En segundo lugar, porque dentro del propio gobierno español los intereses políticos chocan a veces con los económicos. Aunque las mentes simples tienden a hablar de “el gobierno” como un todo monolítico, en verdad se trata de espacios contradictorios por definición, incluso los gobiernos serios de los países serios. En España, el canciller, Miguel Angel Moratinos; el presidente, José Luis Rodríguez Zapatero, y el propio rey Juan Carlos tienen una visión de la relación con Argentina que excede la mirada economicista de los responsables de las finanzas, encargados de lidiar todos los días con los reclamos de sus aguerridos empresarios. Pero incluso ellos no actúan de manera automática, como revela una buena nota firmada por el corresponsal de Clarín en Madrid el martes pasado, donde se refleja el fastidio del Ejecutivo español por lo que consideran un “exceso de presiones” del grupo Marsans.
El último aspecto de la relación con España es el afectivo, que es resbaloso e indefinible pero que existe y aporta lo suyo. Pero en este punto conviene no engañarse: Argentina no es el único país latinoamericano con vínculos especiales con España. Por ejemplo, hay casi medio millón de ecuatorianos viviendo en España (la colonia ecuatoriana es la segunda más importante después de la marroquí), un número que podría duplicarse en los próximos años si siguen avanzando los procesos de reunificación familiar. Cuba, por dar otro ejemplo, también tiene una relación muy especial con España: el 70 por ciento de los cubanos tiene todavía hoy un abuelo español y cada día se celebran diez matrimonios entre ciudadanos de ambos países (Cristina Xalma, “Europa frente a Cuba”, Nueva Sociedad 216).
La relación de afecto entre Argentina y España descansa en buena medida en el rol histórico de nuestro país como gran receptor de migración española entre fines del siglo XIX y principios del XX, en el vínculo político entre ambas naciones –por caso, la accidentada aunque siempre intensa relación entre Perón y Franco– y, tras la crisis del 2001, en la ola migratoria de argentinos a España, calculada en unos 200 mil, aunque muy diferentes de los ecuatorianos: la mayoría de clase media y con pasaporte comunitario.

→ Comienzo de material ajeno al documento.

[src/design/vtrf_pkg.sv]
package vtrf_pkg;

  localparam int BUDGET_W = 22;
  localparam int CNT_W = $clog2(BUDGET_W + 1);

  localparam int DEF_NTSC_FRAME_CYCLES = 1562500;
  localparam int DEF_PAL_FRAME_CYCLES = 1875000;
  localparam int DEF_SERRATE_BIT = 6;

  localparam int S_TDATA_W = 48;
  localparam int M_TDATA_W = 112;

  localparam logic [31:0] STATUS_RESET = 32'h0000_000F;
  localparam logic [10:0] LINE_WIDTH_RESET = 11'd320;
  localparam logic [9:0] INTR_LINE_RESET = 10'd256;
  localparam logic [8:0] HALFLINES_RESET = 9'd262;
  localparam logic [31:0] HALFLINE_CYCLES_RESET = 32'd1000;
  localparam logic [1:0] ONE_FIELD = 2'd1;
  localparam logic [1:0] TWO_FIELDS = 2'd2;

  localparam int RAW_WORDS = 7;

  localparam logic CMD_READ = 1'b0;
  localparam logic CMD_WRITE = 1'b1;

  localparam logic [3:0] REG_STATUS = 4'd0;
  localparam logic [3:0] REG_ORIGIN = 4'd1;
  localparam logic [3:0] REG_WIDTH = 4'd2;
  localparam logic [3:0] REG_INTR = 4'd3;
  localparam logic [3:0] REG_CURRENT = 4'd4;
  localparam logic [3:0] REG_BURST = 4'd5;
  localparam logic [3:0] REG_VSYNC = 4'd6;
  localparam logic [3:0] REG_HSYNC = 4'd7;
  localparam logic [3:0] REG_LEAP = 4'd8;
  localparam logic [3:0] REG_LAST = 4'd13;

  typedef enum logic {
    ST_IDLE,
    ST_DIV
  } state_t;

endpackage

[src/design/video_timing_register_file_unit.sv]
// Channel  | Ports                         | Contents (lowest bit first)
// ---------+-------------------------------+-----------------------------------------------
// in       | s_tvalid s_tready s_tdata     | reg_index[3:0] write_data[35:4]
//          | s_tuser                       | current_line[45:36]; tuser: cmd
// out      | m_tvalid m_tready m_tdata     | read_data, irq_clear, fields_per_frame,
//          | m_tuser                       | halflines, cycles_per_halfline, divide_error,
//          |                               | origin_changes; tuser: access_error
// config   | cfg_wen cfg_wdata             | pal_mode
//
// Most accesses give a valid result in the cycle after acceptance.
// A vsync write with nonzero halflines produces one quotient bit per
// cycle from the shared restoring subtractor and takes no new item meanwhile.
// Synchronous reset restores the register file and clears the output valid.
// A waiting result blocks new items only until it is taken.
module video_timing_register_file_unit #(
  parameter int NTSC_FRAME_CYCLES = vtrf_pkg::DEF_NTSC_FRAME_CYCLES,
  parameter int PAL_FRAME_CYCLES = vtrf_pkg::DEF_PAL_FRAME_CYCLES,
  parameter int SERRATE_BIT = vtrf_pkg::DEF_SERRATE_BIT
) (
  input  logic                             clk,
  input  logic                             rst,
  input  logic                             s_tvalid,
  output logic                             s_tready,
  // reg_index, write_data, current_line, zero pad
  input  logic [vtrf_pkg::S_TDATA_W-1:0]   s_tdata,
  // cmd
  input  logic                             s_tuser,
  output logic                             m_tvalid,
  input  logic                             m_tready,
  // read_data, irq_clear, fields_per_frame, halflines, cycles_per_halfline,
  // divide_error, origin_changes, zero pad
  output logic [vtrf_pkg::M_TDATA_W-1:0]   m_tdata,
  // access_error
  output logic                             m_tuser,
  input  logic                             cfg_wen,
  input  logic                             cfg_wdata
);
  import vtrf_pkg::*;

  localparam logic [BUDGET_W-1:0] NTSC_BUDGET = BUDGET_W'(NTSC_FRAME_CYCLES);
  localparam logic [BUDGET_W-1:0] PAL_BUDGET = BUDGET_W'(PAL_FRAME_CYCLES);
  localparam logic [CNT_W-1:0] LAST_STEP = CNT_W'(BUDGET_W - 1);

  state_t state, state_next;

  logic        pal_mode;
  logic [31:0] status_word;
  logic [23:0] fb_origin;
  logic [10:0] line_width;
  logic [9:0]  intr_line;
  logic [9:0]  vsync_value;
  logic [9:0]  hsync_value;
  logic [31:0] raw_words [RAW_WORDS];
  logic [31:0] swap_counter;
  logic [1:0]  field_count;
  logic [8:0]  halfline_count;
  logic [31:0] halfline_cycles;

  logic [31:0] out_rd;
  logic        out_err;
  logic        out_irq;
  logic        out_derr;

  logic [CNT_W-1:0]    cnt;
  logic [8:0]          rem;
  logic [BUDGET_W-1:0] quo;

  logic        accept;
  logic        div_busy;
  logic        div_done;
  logic        cmd;
  logic [3:0]  idx;
  logic [31:0] wdata;
  logic [9:0]  cur;
  logic        bad_idx;
  logic        raw_hit;
  logic [2:0]  raw_slot;
  logic [8:0]  new_halflines;
  logic        div_start;
  logic [31:0] rd_value;

  logic [9:0]          trial;
  logic [9:0]          diff;
  logic                q_bit;
  logic [8:0]          rem_next;
  logic [BUDGET_W-1:0] quo_next;

  assign cmd   = s_tuser;
  assign idx   = s_tdata[3:0];
  assign wdata = s_tdata[35:4];
  assign cur   = s_tdata[45:36];

  assign bad_idx = (idx > REG_LAST);
  assign raw_hit = (idx == REG_BURST) || ((idx >= REG_LEAP) && !bad_idx);
  assign raw_slot = (idx == REG_BURST) ? 3'd0 : 3'(idx - 4'd7);
  assign new_halflines = wdata[9:1];
  assign accept = s_tvalid && s_tready;
  assign div_start = accept && (cmd == CMD_WRITE) && (idx == REG_VSYNC)
                     && (new_halflines != 9'd0);

  // Shared restoring divide step.
  assign trial = {rem, quo[BUDGET_W-1]};
  assign diff = trial - {1'b0, halfline_count};
  assign q_bit = (trial >= {1'b0, halfline_count});
  assign rem_next = q_bit ? diff[8:0] : trial[8:0];
  assign quo_next = {quo[BUDGET_W-2:0], q_bit};
  assign div_done = div_busy && (cnt == LAST_STEP);

  always_comb begin
    rd_value = 32'd0;
    case (idx)
      REG_STATUS:  rd_value = status_word;
      REG_ORIGIN:  rd_value = {8'd0, fb_origin};
      REG_WIDTH:   rd_value = {21'd0, line_width};
      REG_INTR:    rd_value = {22'd0, intr_line};
      REG_CURRENT: rd_value = {21'd0, cur, 1'b0};
      REG_VSYNC:   rd_value = {22'd0, vsync_value};
      REG_HSYNC:   rd_value = {22'd0, hsync_value};
      default: begin
        if (raw_hit) begin
          rd_value = raw_words[raw_slot];
        end
      end
    endcase
  end

  always_ff @(posedge clk) begin
    if (rst) begin
      state <= ST_IDLE;
    end else begin
      state <= state_next;
    end
  end

  always_comb begin
    state_next = state;
    case (state)
      ST_IDLE: begin
        if (div_start) begin
          state_next = ST_DIV;
        end
      end
      ST_DIV: begin
        if (cnt == LAST_STEP) begin
          state_next = ST_IDLE;
        end
      end
      default: state_next = ST_IDLE;
    endcase
  end

  always_comb begin
    s_tready = 1'b0;
    div_busy = 1'b0;
    case (state)
      ST_IDLE: s_tready = !m_tvalid || m_tready;
      ST_DIV:  div_busy = 1'b1;
      default: s_tready = 1'b0;
    endcase
  end

  always_ff @(posedge clk) begin
    if (rst) begin
      pal_mode        <= 1'b0;
      status_word     <= STATUS_RESET;
      fb_origin       <= 24'd0;
      line_width      <= LINE_WIDTH_RESET;
      intr_line       <= INTR_LINE_RESET;
      vsync_value     <= 10'd0;
      hsync_value     <= 10'd0;
      for (int i = 0; i < RAW_WORDS; i++) begin
        raw_words[i] <= 32'd0;
      end
      swap_counter    <= 32'd0;
      field_count     <= ONE_FIELD;
      halfline_count  <= HALFLINES_RESET;
      halfline_cycles <= HALFLINE_CYCLES_RESET;
      m_tvalid        <= 1'b0;
      cnt             <= '0;
    end else begin
      if (cfg_wen) begin
        pal_mode <= cfg_wdata;
      end
      if (accept) begin
        m_tvalid <= !div_start;
      end else if (div_done) begin
        m_tvalid <= 1'b1;
      end else if (m_tvalid && m_tready) begin
        m_tvalid <= 1'b0;
      end
      if (accept) begin
        out_err  <= bad_idx;
        out_irq  <= (cmd == CMD_WRITE) && (idx == REG_CURRENT);
        out_derr <= (cmd == CMD_WRITE) && (idx == REG_VSYNC) && (new_halflines == 9'd0);
        if (bad_idx) begin
          out_rd <= 32'd0;
        end else if (cmd == CMD_READ) begin
          out_rd <= rd_value;
        end else begin
          out_rd <= 32'd0;
          case (idx)
            REG_STATUS: begin
              status_word <= wdata;
              field_count <= wdata[SERRATE_BIT] ? TWO_FIELDS : ONE_FIELD;
            end
            REG_ORIGIN: begin
              if (wdata[23:0] != fb_origin) begin
                swap_counter <= swap_counter + 32'd1;
              end
              fb_origin <= wdata[23:0];
            end
            REG_WIDTH:   line_width <= wdata[10:0];
            REG_INTR:    intr_line <= wdata[9:0];
            REG_VSYNC: begin
              vsync_value    <= wdata[9:0];
              halfline_count <= new_halflines;
              rem            <= 9'd0;
              quo            <= pal_mode ? PAL_BUDGET : NTSC_BUDGET;
              cnt            <= '0;
            end
            REG_HSYNC: hsync_value <= wdata[9:0];
            default: begin
              if (raw_hit) begin
                raw_words[raw_slot] <= wdata;
              end
            end
          endcase
        end
      end
      if (div_busy) begin
        rem <= rem_next;
        quo <= quo_next;
        cnt <= cnt + CNT_W'(1);
        if (div_done) begin
          halfline_cycles <= 32'(quo_next);
        end
      end
    end
  end

  assign m_tdata = {3'd0, swap_counter, out_derr, halfline_cycles, halfline_count,
                    field_count, out_irq, out_rd};
  assign m_tuser = out_err;

endmodule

Antes del final, un párrafo sobre “seguridad jurídica”, concepto reavivado al calor de las quejas de Marsans por la estatización de Aerolíneas. Como “populismo”, la expresión oscurece más de lo que aclara y debería ir acompañada siempre de una nota aclaratoria a pie de página. Obviamente, si una empresa invierte en un país –sobre todo si se trata de inversiones no especulativas sino productivas, de capital hundido–, requiere un mínimo de previsibilidad, pero una previsibilidad que tiene poco que ver con la estabilidad institucional y el respeto a los contratos, tan mencionados en estos días. Si no, ¿cómo se explica que las empresas españolas sean las principales inversoras en Cuba, donde todo el sistema descansa en última instancia en la voluntad de dos hermanos, que el BBVA permanezca en Venezuela a pesar de la decisión de Chávez de estatizar un par bancos o que la muy seria Repsol explote tres campos petrolíferos en ¡Irán!?
Irrelevante desde el punto de vista comercial, crucial aunque decrecientemente importante en lo que respecta a las inversiones, intensa pero no exenta de complicaciones desde un enfoque político, y real pero no exclusiva en cuanto al amor y los afectos, la relación entre Argentina y España se explica –como toda relación de pareja– por muchas más cosas que el amor o el espanto. Para entender la suma de vínculos diversos y contradictorios que le dan forma es necesario dejar de lado las miradas de superficie y descartar conceptos esotéricos como el de “seguridad jurídica”, que no ayudan a percibir matices y claroscuros, como tampoco ayuda la remanida apelación al feeling entre los presidentes, que por supuesto existe pero cuya capacidad explicativa empalidece al lado de los fríos intereses geopolíticos y los desalmados –aunque mucho más interesantes– flujos de comercio e inversión.